Once again, I might add, the UK BioBank has been noted in a few recent studies to be replete with population stratification issues, notably related to age and it is noted that young people who participate have higher rates of a same-sex experience. I won't get into too much detail along these lines other than to suggest that such population stratification could easily account for the few significant loci that were found. Now, let's look at some of the numbers and the dubious claims of replication behind the fold:
This study claims 5 loci significant (using the standard, p <5 X 10-8).The first thing you'd generally expect in assessing such a result is an attempt to compare it to previous studies for the same trait. There have been three, according to this study. They dismiss them out of hand, stating that their n was too small. In fairness, two of the studies were from the 1990's, but the third is a small n study from 2017. (1,000 case and 1,200 controls). This study found 1 loci of significance (when combined with a previous study) and several "almost" significant (in the 10-7 range). None of these, I assume, were replicated in this study, so one might think that this study, first and foremost, failed to replicate the previous study. As noted, they simply dismissed the study and one might ask whether they would have dismissed the study had they replicated its results?

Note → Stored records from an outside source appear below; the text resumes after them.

$ cat src/sv/wlsq_pkg.sv
`default_nettype none

package wlsq_pkg;

  // register file layout
  localparam int unsigned CfgIdxW = 2;
  localparam int unsigned CfgDataW = 8;

  localparam logic [CfgIdxW-1:0] RegTankSettle = 2'd0;
  localparam logic [CfgIdxW-1:0] RegDrainDetect = 2'd1;
  localparam logic [CfgIdxW-1:0] RegDrainLowClear = 2'd2;
  localparam logic [CfgIdxW-1:0] RegOvfSettle = 2'd3;

  // register reset values
  localparam logic [CfgDataW-1:0] TankSettleRst = 8'd30;
  localparam logic [CfgDataW-1:0] DrainDetectRst = 8'd20;
  localparam logic [CfgDataW-1:0] DrainLowClearRst = 8'd20;
  localparam logic [CfgDataW-1:0] OvfSettleRst = 8'd10;

  // tank level codes
  localparam logic [1:0] TankLow = 2'd0;
  localparam logic [1:0] TankMid = 2'd1;
  localparam logic [1:0] TankFull = 2'd2;
  localparam logic [1:0] TankError = 2'd3;

  // counter ceiling
  localparam logic [CfgDataW-1:0] CntMax = 8'hff;

  typedef struct packed {
    logic [CfgDataW-1:0] tank_settle_ticks;
    logic [CfgDataW-1:0] drain_detect_ticks;
    logic [CfgDataW-1:0] drain_low_clear_ticks;
    logic [CfgDataW-1:0] overflow_settle_ticks;
  } wlsq_cfg_t;

endpackage

`default_nettype wire

$ cat src/sv/wlsq_tank.sv
`default_nettype none

module wlsq_tank import wlsq_pkg::*; (
  input  wire logic                clk_i,
  input  wire logic                rst_ni,
  input  wire logic                step_i,
  input  wire logic                high_i,
  input  wire logic                low_i,
  input  wire logic [CfgDataW-1:0] settle_ticks_i,
  output logic [1:0]               level_d_o
);

  logic [CfgDataW-1:0] cnt_q, cnt_d, cnt_dec;
  logic [1:0]          prev_q, prev_d;
  logic [1:0]          acc_q, acc_d;
  logic [1:0]          code;

  // two-switch code
  always_comb begin
    if (!high_i) begin
      code = low_i ? TankMid : TankLow;
    end else begin
      code = low_i ? TankFull : TankError;
    end
  end

  // settle countdown, restarted on any change
  always_comb begin
    cnt_dec = (cnt_q != '0) ? cnt_q - 1'b1 : cnt_q;
    prev_d  = prev_q;
    acc_d   = acc_q;
    cnt_d   = cnt_dec;
    if (code != prev_q) begin
      prev_d = code;
      cnt_d  = settle_ticks_i;
    end else if (cnt_dec == '0) begin
      acc_d = code;
    end
  end

  always_ff @(posedge clk_i or negedge rst_ni) begin
    if (!rst_ni) begin
      cnt_q  <= '0;
      prev_q <= TankLow;
      acc_q  <= TankLow;
    end else if (step_i) begin
      cnt_q  <= cnt_d;
      prev_q <= prev_d;
      acc_q  <= acc_d;
    end
  end

  assign level_d_o = acc_d;

endmodule

`default_nettype wire

$ cat src/sv/wlsq_drain.sv
`default_nettype none

module wlsq_drain import wlsq_pkg::*; (
  input  wire logic                clk_i,
  input  wire logic                rst_ni,
  input  wire logic                step_i,
  input  wire logic                sample_i,
  input  wire logic [CfgDataW-1:0] set_limit_i,
  input  wire logic [CfgDataW-1:0] clear_limit_i,
  output logic                     flag_d_o
);

  logic [CfgDataW-1:0] on_q, on_d, off_q, off_d;
  logic [CfgDataW-1:0] run_inc, run_limit;
  logic                flag_q, flag_d;

  // one saturating increment serves the active run
  always_comb begin
    run_limit = sample_i ? set_limit_i : clear_limit_i;
    run_inc   = sample_i ? on_q : off_q;
    if (run_inc != CntMax) begin
      run_inc = run_inc + 1'b1;
    end
    flag_d = flag_q;
    on_d   = on_q;
    off_d  = off_q;
    if (run_inc >= run_limit) begin
      run_inc = run_limit;
      flag_d  = sample_i;
    end
    if (sample_i) begin
      on_d  = run_inc;
      off_d = '0;
    end else begin
      on_d  = '0;
      off_d = run_inc;
    end
  end

  always_ff @(posedge clk_i or negedge rst_ni) begin
    if (!rst_ni) begin
      on_q   <= '0;
      off_q  <= '0;
      flag_q <= 1'b0;
    end else if (step_i) begin
      on_q   <= on_d;
      off_q  <= off_d;
      flag_q <= flag_d;
    end
  end

  assign flag_d_o = flag_d;

endmodule

`default_nettype wire

$ cat src/sv/wlsq_ovf.sv
`default_nettype none

module wlsq_ovf import wlsq_pkg::*; (
  input  wire logic                clk_i,
  input  wire logic                rst_ni,
  input  wire logic                step_i,
  input  wire logic                sample_i,
  input  wire logic [CfgDataW-1:0] settle_ticks_i,
  output logic                     detected_d_o
);

  logic [CfgDataW-1:0] delay_q, delay_d, delay_dec;
  logic                prev_q, prev_d;
  logic                pend_q, pend_d;
  logic                acc_q, acc_d;

  // change arms pending and restarts delay; expiry takes the sample
  always_comb begin
    delay_dec = (delay_q != '0) ? delay_q - 1'b1 : delay_q;
    delay_d   = delay_dec;
    prev_d    = prev_q;
    pend_d    = pend_q;
    acc_d     = acc_q;
    if (sample_i != prev_q) begin
      prev_d  = sample_i;
      pend_d  = 1'b1;
      delay_d = settle_ticks_i;
    end else if (delay_dec == '0 && pend_q) begin
      pend_d = 1'b0;
      acc_d  = sample_i;
    end
  end

  always_ff @(posedge clk_i or negedge rst_ni) begin
    if (!rst_ni) begin
      delay_q <= '0;
      prev_q  <= 1'b0;
      pend_q  <= 1'b0;
      acc_q   <= 1'b0;
    end else if (step_i) begin
      delay_q <= delay_d;
      prev_q  <= prev_d;
      pend_q  <= pend_d;
      acc_q   <= acc_d;
    end
  end

  assign detected_d_o = acc_d;

endmodule

`default_nettype wire

$ cat src/sv/water_level_sensor_qualifier_core.sv
// channel   direction  handshake                payload
// --------  ---------  -----------------------  ----------------------------------------
// in        input      in_valid_i / in_stall_o  five switch samples, one request a tick
// out       output     out_valid_o / out_stall_i tank_level_o, drain_level_o, overflow_detected_o
// cfg       input      cfg_we_i                 cfg_index_i, cfg_data_i
//
// One request per cycle sustained while out_stall_i is low; a request is latched at accept,
// and its result is registered when it advances, so out_valid_o rises after both registers.
// The whole state update is one pass of counters and compares between the two registers.
// Reset clears all counters and flags and loads the register reset values.
// A stalled output holds its result; the input register still takes a request
// while the output slot is full but free to drain, and stalls only when both are held.

`default_nettype none

module water_level_sensor_qualifier_core import wlsq_pkg::*; (
  input  wire logic                clk_i,
  input  wire logic                rst_ni,
  input  wire logic                in_valid_i,
  output logic                     in_stall_o,
  input  wire logic                tank_high_switch_i,
  input  wire logic                tank_low_switch_i,
  input  wire logic                drain_low_switch_i,
  input  wire logic                drain_high_switch_i,
  input  wire logic                overflow_switch_i,
  output logic                     out_valid_o,
  input  wire logic                out_stall_i,
  output logic [1:0]               tank_level_o,
  output logic [1:0]               drain_level_o,
  output logic                     overflow_detected_o,
  input  wire logic                cfg_we_i,
  input  wire logic [CfgIdxW-1:0]  cfg_index_i,
  input  wire logic [CfgDataW-1:0] cfg_data_i
);

  wlsq_cfg_t cfg_q;

  logic       in_vld_q;
  logic       tank_high_q, tank_low_q, drain_low_q, drain_high_q, ovf_q;
  logic       out_vld_q;
  logic [1:0] tank_lvl_q, drain_lvl_q;
  logic       ovf_det_q;

  logic       accept, advance;
  logic [1:0] tank_lvl_d;
  logic       drain_low_flag_d, drain_high_flag_d, ovf_det_d;

  // configuration registers
  always_ff @(posedge clk_i or negedge rst_ni) begin
    if (!rst_ni) begin
      cfg_q.tank_settle_ticks     <= TankSettleRst;
      cfg_q.drain_detect_ticks    <= DrainDetectRst;
      cfg_q.drain_low_clear_ticks <= DrainLowClearRst;
      cfg_q.overflow_settle_ticks <= OvfSettleRst;
    end else if (cfg_we_i) begin
      unique case (cfg_index_i)
        RegTankSettle:    cfg_q.tank_settle_ticks     <= cfg_data_i;
        RegDrainDetect:   cfg_q.drain_detect_ticks    <= cfg_data_i;
        RegDrainLowClear: cfg_q.drain_low_clear_ticks <= cfg_data_i;
        RegOvfSettle:     cfg_q.overflow_settle_ticks <= cfg_data_i;
        default: ;
      endcase
    end
  end

  // handshake
  assign advance    = in_vld_q && (!out_vld_q || !out_stall_i);
  assign in_stall_o = in_vld_q && !advance;
  assign accept     = in_valid_i && !in_stall_o;

  // input register
  always_ff @(posedge clk_i or negedge rst_ni) begin
    if (!rst_ni) begin
      in_vld_q <= 1'b0;
    end else begin
      in_vld_q <= accept || (in_vld_q && !advance);
    end
  end

  always_ff @(posedge clk_i) begin
    if (accept) begin
      tank_high_q  <= tank_high_switch_i;
      tank_low_q   <= tank_low_switch_i;
      drain_low_q  <= drain_low_switch_i;
      drain_high_q <= drain_high_switch_i;
      ovf_q        <= overflow_switch_i;
    end
  end

  // qualifiers
  wlsq_tank u_tank (
    .clk_i          (clk_i),
    .rst_ni         (rst_ni),
    .step_i         (advance),
    .high_i         (tank_high_q),
    .low_i          (tank_low_q),
    .settle_ticks_i (cfg_q.tank_settle_ticks),
    .level_d_o      (tank_lvl_d)
  );

  wlsq_drain u_drain_low (
    .clk_i         (clk_i),
    .rst_ni        (rst_ni),
    .step_i        (advance),
    .sample_i      (drain_low_q),
    .set_limit_i   (cfg_q.drain_detect_ticks),
    .clear_limit_i (cfg_q.drain_low_clear_ticks),
    .flag_d_o      (drain_low_flag_d)
  );

  wlsq_drain u_drain_high (
    .clk_i         (clk_i),
    .rst_ni        (rst_ni),
    .step_i        (advance),
    .sample_i      (drain_high_q),
    .set_limit_i   (cfg_q.drain_detect_ticks),
    .clear_limit_i (cfg_q.drain_detect_ticks),
    .flag_d_o      (drain_high_flag_d)
  );

  wlsq_ovf u_ovf (
    .clk_i          (clk_i),
    .rst_ni         (rst_ni),
    .step_i         (advance),
    .sample_i       (ovf_q),
    .settle_ticks_i (cfg_q.overflow_settle_ticks),
    .detected_d_o   (ovf_det_d)
  );

  // result register
  always_ff @(posedge clk_i or negedge rst_ni) begin
    if (!rst_ni) begin
      out_vld_q <= 1'b0;
    end else if (advance) begin
      out_vld_q <= 1'b1;
    end else if (!out_stall_i) begin
      out_vld_q <= 1'b0;
    end
  end

  always_ff @(posedge clk_i) begin
    if (advance) begin
      tank_lvl_q  <= tank_lvl_d;
      drain_lvl_q <= {drain_high_flag_d, drain_low_flag_d};
      ovf_det_q   <= ovf_det_d;
    end
  end

  assign out_valid_o         = out_vld_q;
  assign tank_level_o        = tank_lvl_q;
  assign drain_level_o       = drain_lvl_q;
  assign overflow_detected_o = ovf_det_q;

endmodule

`default_nettype wire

Instead, they use a separate dataset to claim replication of three of the five loci from their study. Let me quote the claimed replication:
Overall, three of the SNPs replicated at a nominal P value in the meta-analyzed replication datasets (Wald test P = 0.027 for rs34730029, P = 0.003 for rs28371400, and P = 0.006 for rs11114975) (table S10), despite the much smaller sample size (MGSOSO, Add Health, and CATSS; total sample size = 15,156 individuals, effective sample size = 4887 individuals)So, although this was a larger dataset than the one they dismissed, they are accepting a p value of P = .027 as a replication along with .003 and .006. These, of course, do not reach the standard threshold of P< 5X10-8 by orders of magnitude and are far worse than those in the study they discarded. I would ask the authors why these are accepted as replications?
Editor's Note: I am being taken to task on Twitter for comparing these p values to a full genome GWAS. Fair point, but nonetheless, this is an easier "replication" standard than doing another GWAS and getting the same significant loci at 5<10-8. I stand by the fact that this is a shell game and any new, independent study will generally not actually replicate the significant loci for this or most any study.
Let's be frank here. We have a study that loosely (and dubiously) defines a trait and found a few significant loci. That happens with studies for just about any trait when you have a high enough N, including such things as ice cream preferences and church attendance. The loci are novel, they have not been replicated and they did not match those from the previous study. Why does such a study get so much media attention? Probably the homosexuality issue gets clicks on social media, but also an all-out media blitz from the authors appears to have driven much of this. In any case, it is not due to the actual success of the study, which of course, will quickly be filtered in the psyche of the general populace to "They found the gay genes."
It is the same formula now, over and over again. Get a big N, find a few significant loci, compare them to another dataset and claim replication with watered down P values that don't reach significance.